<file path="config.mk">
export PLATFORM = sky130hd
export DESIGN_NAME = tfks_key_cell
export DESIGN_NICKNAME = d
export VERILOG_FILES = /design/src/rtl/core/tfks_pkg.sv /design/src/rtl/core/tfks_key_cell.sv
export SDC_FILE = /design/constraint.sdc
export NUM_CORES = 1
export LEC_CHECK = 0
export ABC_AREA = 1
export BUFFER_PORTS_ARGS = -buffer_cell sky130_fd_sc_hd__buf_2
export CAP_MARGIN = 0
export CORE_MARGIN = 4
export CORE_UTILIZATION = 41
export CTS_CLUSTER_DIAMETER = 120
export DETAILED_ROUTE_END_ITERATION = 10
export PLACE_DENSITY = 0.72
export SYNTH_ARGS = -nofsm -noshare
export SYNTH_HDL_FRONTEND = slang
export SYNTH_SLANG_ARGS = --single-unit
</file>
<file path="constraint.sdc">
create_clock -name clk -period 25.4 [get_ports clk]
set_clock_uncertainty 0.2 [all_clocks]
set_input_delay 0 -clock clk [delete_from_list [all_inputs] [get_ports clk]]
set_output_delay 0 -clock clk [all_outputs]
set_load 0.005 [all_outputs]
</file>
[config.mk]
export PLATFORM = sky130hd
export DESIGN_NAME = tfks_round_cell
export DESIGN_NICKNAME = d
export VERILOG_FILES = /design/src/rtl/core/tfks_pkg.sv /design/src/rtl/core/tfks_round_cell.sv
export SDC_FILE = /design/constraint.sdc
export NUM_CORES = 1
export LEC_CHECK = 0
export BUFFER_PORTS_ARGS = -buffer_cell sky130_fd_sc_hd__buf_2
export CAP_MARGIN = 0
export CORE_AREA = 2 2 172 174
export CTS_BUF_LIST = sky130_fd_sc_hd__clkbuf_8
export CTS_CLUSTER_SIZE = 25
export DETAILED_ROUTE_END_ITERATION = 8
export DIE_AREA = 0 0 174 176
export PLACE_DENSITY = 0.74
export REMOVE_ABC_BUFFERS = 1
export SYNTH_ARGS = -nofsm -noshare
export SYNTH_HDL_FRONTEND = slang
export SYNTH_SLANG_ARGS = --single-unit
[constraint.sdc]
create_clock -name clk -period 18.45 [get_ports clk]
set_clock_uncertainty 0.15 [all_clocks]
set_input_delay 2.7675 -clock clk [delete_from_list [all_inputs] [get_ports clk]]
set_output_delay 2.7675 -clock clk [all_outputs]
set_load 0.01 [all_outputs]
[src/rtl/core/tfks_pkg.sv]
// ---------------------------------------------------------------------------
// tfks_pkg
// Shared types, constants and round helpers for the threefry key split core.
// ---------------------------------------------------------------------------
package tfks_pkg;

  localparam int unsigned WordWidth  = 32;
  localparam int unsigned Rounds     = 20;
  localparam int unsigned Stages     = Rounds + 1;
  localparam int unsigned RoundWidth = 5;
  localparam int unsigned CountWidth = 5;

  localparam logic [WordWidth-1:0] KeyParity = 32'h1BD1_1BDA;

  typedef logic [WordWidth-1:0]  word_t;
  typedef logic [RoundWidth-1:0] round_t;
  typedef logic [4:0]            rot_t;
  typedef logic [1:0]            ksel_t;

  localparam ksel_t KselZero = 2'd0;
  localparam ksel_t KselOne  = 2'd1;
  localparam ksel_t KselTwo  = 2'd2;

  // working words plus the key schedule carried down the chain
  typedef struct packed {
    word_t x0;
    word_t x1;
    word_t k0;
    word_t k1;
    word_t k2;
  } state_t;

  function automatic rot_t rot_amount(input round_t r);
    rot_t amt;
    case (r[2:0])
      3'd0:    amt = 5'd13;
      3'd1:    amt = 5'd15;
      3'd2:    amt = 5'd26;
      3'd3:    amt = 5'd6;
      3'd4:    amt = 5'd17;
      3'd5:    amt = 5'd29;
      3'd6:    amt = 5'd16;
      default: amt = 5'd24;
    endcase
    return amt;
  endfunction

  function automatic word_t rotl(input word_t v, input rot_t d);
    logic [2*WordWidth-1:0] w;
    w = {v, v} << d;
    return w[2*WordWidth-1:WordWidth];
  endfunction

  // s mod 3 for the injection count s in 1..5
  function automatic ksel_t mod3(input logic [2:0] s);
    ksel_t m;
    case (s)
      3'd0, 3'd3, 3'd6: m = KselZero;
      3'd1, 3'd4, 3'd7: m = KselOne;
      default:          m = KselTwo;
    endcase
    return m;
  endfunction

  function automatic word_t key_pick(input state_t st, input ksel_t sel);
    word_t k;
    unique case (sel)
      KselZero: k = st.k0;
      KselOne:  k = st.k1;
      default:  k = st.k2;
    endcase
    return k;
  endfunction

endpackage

• WHAT TO WORK ON: Report every line of the entries that carries the word "unsigned".

• EXERCISE OUTPUT:
  localparam int unsigned WordWidth  = 32;
  localparam int unsigned Rounds     = 20;
  localparam int unsigned Stages     = Rounds + 1;
  localparam int unsigned RoundWidth = 5;
  localparam int unsigned CountWidth = 5;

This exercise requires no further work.